### WORK REQUIRED
From the line containing "o31ai_1,0.15" to the very last line of the data below, transcribe everything exactly and nothing more.

··········

--- src/rtl/core/boot_region_allocator_core_macros.svh ---
// Assertion macros for the boot region allocator
`ifndef BOOT_REGION_ALLOCATOR_CORE_MACROS_SVH
`define BOOT_REGION_ALLOCATOR_CORE_MACROS_SVH

// same-cycle implication, checked on clk, off during reset
`define BRA_ASSERT_NOW(lbl, ante, cons, msg) \
	lbl: assert property (@(posedge clk) disable iff (!arst_n) (ante) |-> (cons)) \
		else $error(msg);

// next-cycle implication
`define BRA_ASSERT_NXT(lbl, ante, cons, msg) \
	lbl: assert property (@(posedge clk) disable iff (!arst_n) (ante) |=> (cons)) \
		else $error(msg);

`endif

--- src/rtl/core/bra_pkg.sv ---
// Shared constants and types of the boot region allocator
package bra_pkg;
	localparam int ADDR_W          = 52;
	localparam int PAGES_W         = 20;
	localparam int SLOTS_DEF       = 16;
	localparam int PAGE_BYTES_DEF  = 4096;
	localparam logic [ADDR_W-1:0] LOW_LIMIT = 52'h0_0001_0000_0000;

	localparam logic [1:0] MODE_ADD_USABLE = 2'd0;
	localparam logic [1:0] MODE_ADD_RESVD  = 2'd1;
	localparam logic [1:0] MODE_ALLOC      = 2'd2;

	localparam logic [2:0] ST_OK        = 3'd0;
	localparam logic [2:0] ST_FULL      = 3'd1;
	localparam logic [2:0] ST_ZERO      = 3'd2;
	localparam logic [2:0] ST_NOFIT     = 3'd3;
	localparam logic [2:0] ST_RES_FULL  = 3'd4;

	// append write into one cell
	typedef struct packed {
		logic              en;
		logic [ADDR_W-1:0] base;
		logic [ADDR_W-1:0] size;
	} bra_wr_t;

	// scan token state leaving a cell
	typedef struct packed {
		logic tok;
		logic hit;
	} bra_scan_t;
endpackage

--- src/rtl/core/bra_ucell.sv ---
// One usable-region cell: holds an entry and tests it when the scan token arrives
module bra_ucell import bra_pkg::*; #(
	parameter int PAGE_BYTES = PAGE_BYTES_DEF
) (
	input  logic              clk,
	input  logic              arst_n,
	input  bra_wr_t           wr,
	input  logic              tok_in,
	input  logic [ADDR_W-1:0] span,
	input  logic [ADDR_W-1:0] kend,
	output bra_scan_t         scan,
	output logic [ADDR_W-1:0] base
);
	localparam logic [ADDR_W-1:0] PageLim = ADDR_W'(PAGE_BYTES);

	logic              tok_q;
	logic [ADDR_W-1:0] base_q;
	logic [ADDR_W-1:0] size_q;
	logic              qual;

	// first-fit qualification of this entry
	assign qual = (size_q > PageLim) && (base_q < LOW_LIMIT) && (base_q > kend)
		&& (size_q >= span);
	assign scan.hit = tok_q & qual;
	assign scan.tok = tok_q & ~qual;
	assign base     = scan.hit ? base_q : '0;

	always_ff @(posedge clk or negedge arst_n) begin
		if (!arst_n) begin
			tok_q <= 1'b0;
		end else begin
			tok_q <= tok_in;
		end
	end

	// append or carve from the base
	always_ff @(posedge clk) begin
		if (wr.en) begin
			base_q <= wr.base;
			size_q <= wr.size;
		end else if (scan.hit) begin
			base_q <= base_q + span;
			size_q <= size_q - span;
		end
	end
endmodule

--- config.mk ---
export PLATFORM = sky130hd
export DESIGN_NAME = bra_ucell
export DESIGN_NICKNAME = d
export VERILOG_FILES = /design/src/rtl/core/boot_region_allocator_core_macros.svh /design/src/rtl/core/bra_pkg.sv /design/src/rtl/core/bra_ucell.sv
export SDC_FILE = /design/constraint.sdc
export NUM_CORES = 1
export LEC_CHECK = 0
export BUFFER_PORTS_ARGS = -buffer_cell sky130_fd_sc_hd__buf_2
export CAP_MARGIN = 20
export CORE_ASPECT_RATIO = 1.25
export CORE_UTILIZATION = 30
export CTS_CLUSTER_SIZE = 16
export DETAILED_ROUTE_END_ITERATION = 10
export PLACE_DENSITY_LB_ADDON = 0.05
export SLEW_MARGIN = 30
export SYNTH_ARGS = -nofsm -noshare
export SYNTH_HDL_FRONTEND = slang
export SYNTH_SLANG_ARGS = --single-unit
--- constraint.sdc ---
create_clock -name clk -period 13.5 [get_ports clk]
set_clock_uncertainty 0.1 [all_clocks]
set_input_delay 1.35 -clock clk [delete_from_list [all_inputs] [get_ports clk]]
set_output_delay 1.35 -clock clk [all_outputs]
set_load 0.05 [all_outputs]
==> summary.md <==
| Metric | Value |
|---|---|
| Status | `completed` |
| XOR/XNOR share of the synthesized area | `6.72%` |
| Total iterations of the first detailed-routing run | `5` |
| Number of synthesized register bits | `105` |
| Compound-gate portion of the synthesized area | `26.5%` |
| Clock sinks | `105` |
| DRT antenna net count | `0` |
| Number of port buffers | `245` |
| WP data required | `12.05 ns` |
| Mux cell area share after synthesis | `0.623%` |
| Share of layout cells above drive strength 1 | `16.7%` |
| Top cells by area, synth | `edfxtp_1 25%, ha_1 16%, o21ai_0 6.1%, a21o_1 5.5%, nand2_1 5.1%` |
| DP HPWL | `37700 um` |
| Area Overhead vs Synth | `15.7%` |
| FP Rows | `82` |
| Max-Cap Viols | `0` |
| Launch point of the worst path | `span[0]` |
| Clk_lat worst skew | `0.38 ns` |
| IO Count | `266` |
| Slew @ Worst Pin | `0.898 ns` |
| Setup_tns | `0 ns` |
| Core Area | `0.0402 mm^2` |
| Period utilization | `50.2%` |
| Largest family of logic cells by synthesized area | `compound AO/OA/AOI/OAI gates` |
| Worst Path Max Fanout | `34` |
| Max clock buf depth | `2` |
| Detailed-route DRC error count | `0` |
| Final Max Tran Viols | `0` |
| Vias in the first global route | `11.8k` |
| Most area-hungry cell type in the Yosys netlist | `edfxtp_1` |
| Final min period | `6.78 ns` |
| RSZ-0062 raised after global routing | `no` |
| Adder-cell share of the synthesized area | `16.2%` |
| Die area | `0.0417 mm^2` |
| Unique cell type count in the Yosys netlist | `75` |
| Final Util | `35.3%` |
| Setup Viol. Count Final | `0` |
| CP Capture Type | `primary output` |
| First-pass GRT wire length | `68100 um` |
| HP Class | `in -> async` |
| Power per cell area | `103 mW/mm^2` |
| Top cell type's share of synthesized area | `25.5%` |
| Syn Area/Cell | `8.10 um^2` |
| Overall Global Routing Usage | `21.8%` |
| CTS tree | `done` |
| Setup WS pre-CTS | `6.67 ns` |
| Antenna violations before repair | `0` |
| Ys async rst share | `0.952%` |
| Mapped Area | `0.0123 mm^2` |
| # diodes | `0` |
| CTS root buf | `clkbuf_16` |
| Post-route cell area | `0.0142 mm^2` |
| Clock Pin Slew Worst Setup and Hold Paths | `0.08 ns` |
| Gr ovfl total | `0` |
| Max VDD drop | `0.0000483 V` |
| Total power | `1.46 mW` |
| Worst path arrival time | `5.33 ns` |
| Simple-Gate Fraction of Synth Area | `17.0%` |
| Post-route setup slack | `6.72 ns` |
| Initial Util | `30.5%` |
| Via/cell ratio | `5.15` |
| Hold_buf cts | `0` |
| EDFF count, synth | `104` |
| Total number of vias | `11.7k` |
| Final hold slack | `0.634 ns` |
| Most used DFF post-synth | `edfxtp_1` |
| Final net count | `2083` |
| Yosys Warn Count | `0` |
| WS Path Type | `in -> out` |
| Post-synth top cells | `168 x nand2_1, 155 x ha_1, 149 x o21ai_0, 135 x inv_1, 122 x a21oi_1` |
| Cell with the most instances after synthesis | `nand2_1` |
| Avg WL per Cell | `20.0 um` |
| Footprint of the multi-input gates | `0.00830 mm^2` |
| Placer Congestion | `0.857` |
| Pin count of the biggest net entering global routing | `84` |
| Fmax | `0.148 GHz` |
| WL final | `45200 um` |
| CTS Buf Count | `9` |
| Launch point of the worst reg-to-reg path | `size_q[0]$_DFFE_PP_` |
| DR iter-0 viols | `711` |
| Die W | `183 um` |
| Crit path launch type | `input port` |
| # resized after CTS | `0` |
| Filler cell count | `4401` |
| Placed insts | `2249` |
| FF/Latch Area | `0.00315 mm^2` |
| Cell count after synthesis | `1513` |
| H-tree level count | `3` |
| Non-Filler Instances | `2265` |
| Sequential area share after synthesis | `25.7%` |
| Placed instance area | `0.0139 mm^2` |
| P_leak | `6.84 nW` |
| Slew margin rel. | `39.6%` |
| Post-CTS Setup Bufs | `0` |
| Die span in y | `228 um` |
| Final hold vios | `0` |
final cells by class:
cell class | instances | share of cell area, %
multi-input cells | 1213 | 58.5
flip-flops and latches | 105 | 22.2
repair buffers | 250 | 9.09
well taps | 546 | 4.82
inverters | 135 | 3.57
clock buffers | 13 | 1.69
clock inverters | 3 | 0.141
sequential cells by signal, indices dropped and copies added (netlist names):
register,cells
tok_q,1
base_q,52
size_q,52
metal layers:
metal	vias to the layer above	share of wire, %	track usage (%)
li1	5896	-	-
met1	5404	43	26.7
met2	310	50	38.7
met3	59	3.2	2.03
met4	0	3.7	8.80
met5	-	0	0
final timing paths:
| path | to | slack (ns) | cells after the start |
|---|---|---|---|
| min | tok_q$_DFF_PN0_ | 0.63 | 1 |
| max in group asynchronous | tok_q$_DFF_PN0_ | 12.58 | 1 |
| max | base[31] | 6.72 | 13 |
| min in group clk | base_q[0]$_DFFE_PP_ | 0.69 | 2 |
| max reg2reg | size_q[34]$_DFFE_PP_ | 8.10 | 14 |
| min reg2reg | base_q[0]$_DFFE_PP_ | 0.69 | 2 |
layout by cell type, fill, tap and decap left out, types with 5 or more instances in the layout:
cell type	instances
o21ai_0	148
ha_1	155
inv_1	135
buf_2	244
o21bai_1	16
a21o_1	90
clkbuf_16	9
nand2b_1	10
a211o_1	6
a221oi_1	5
a31oi_1	9
a211oi_1	13
or3_1	5
and3_1	43
nor2_1	57
xor2_1	40
conb_1	20
mux2_2	5
and2_1	8
nand4_1	39
nor3_1	23
nor2b_1	15
edfxtp_1	104
xnor2_1	54
o31ai_1	5
nor4_1	24
nand3_1	23
a21oi_1	122
o21a_1	22
o211ai_1	5
nand2_1	168
o21ai_1	11
power breakdown:
group | switching, mW | total, mW | leakage (nW) | internal [mW]
combinational | 0.438 | 0.732 | 5.68 | 0.294
clock | 0.137 | 0.263 | 0.120 | 0.126
sequential | 0.0411 | 0.462 | 1.04 | 0.421
cells by family after synthesis:
kind of cell | after synthesis
fa+ha+maj | 157
mux | 7
compound gates | 506
flops | 105
simple gates | 429
buf+inv | 214
xor+xnor | 94
other cells | 1
worst max-delay path, cell delays in order:
cell,delay (ns)
buf_2,0.12
ha_1,0.22
fa_1,0.40
nor2b_1,0.16
o31ai_1,0.15
a21oi_2,0.28
o31ai_4,0.14
o211ai_2,0.33
a21oi_4,0.13
o41ai_2,0.60
o211a_2,0.82
and3_1,0.34
buf_2,0.29
No activity file was read; power rests on OpenSTA's default activity.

··········

### ANSWER AREA
o31ai_1,0.15
a21oi_2,0.28
o31ai_4,0.14
o211ai_2,0.33
a21oi_4,0.13
o41ai_2,0.60
o211a_2,0.82
and3_1,0.34
buf_2,0.29
No activity file was read; power rests on OpenSTA's default activity.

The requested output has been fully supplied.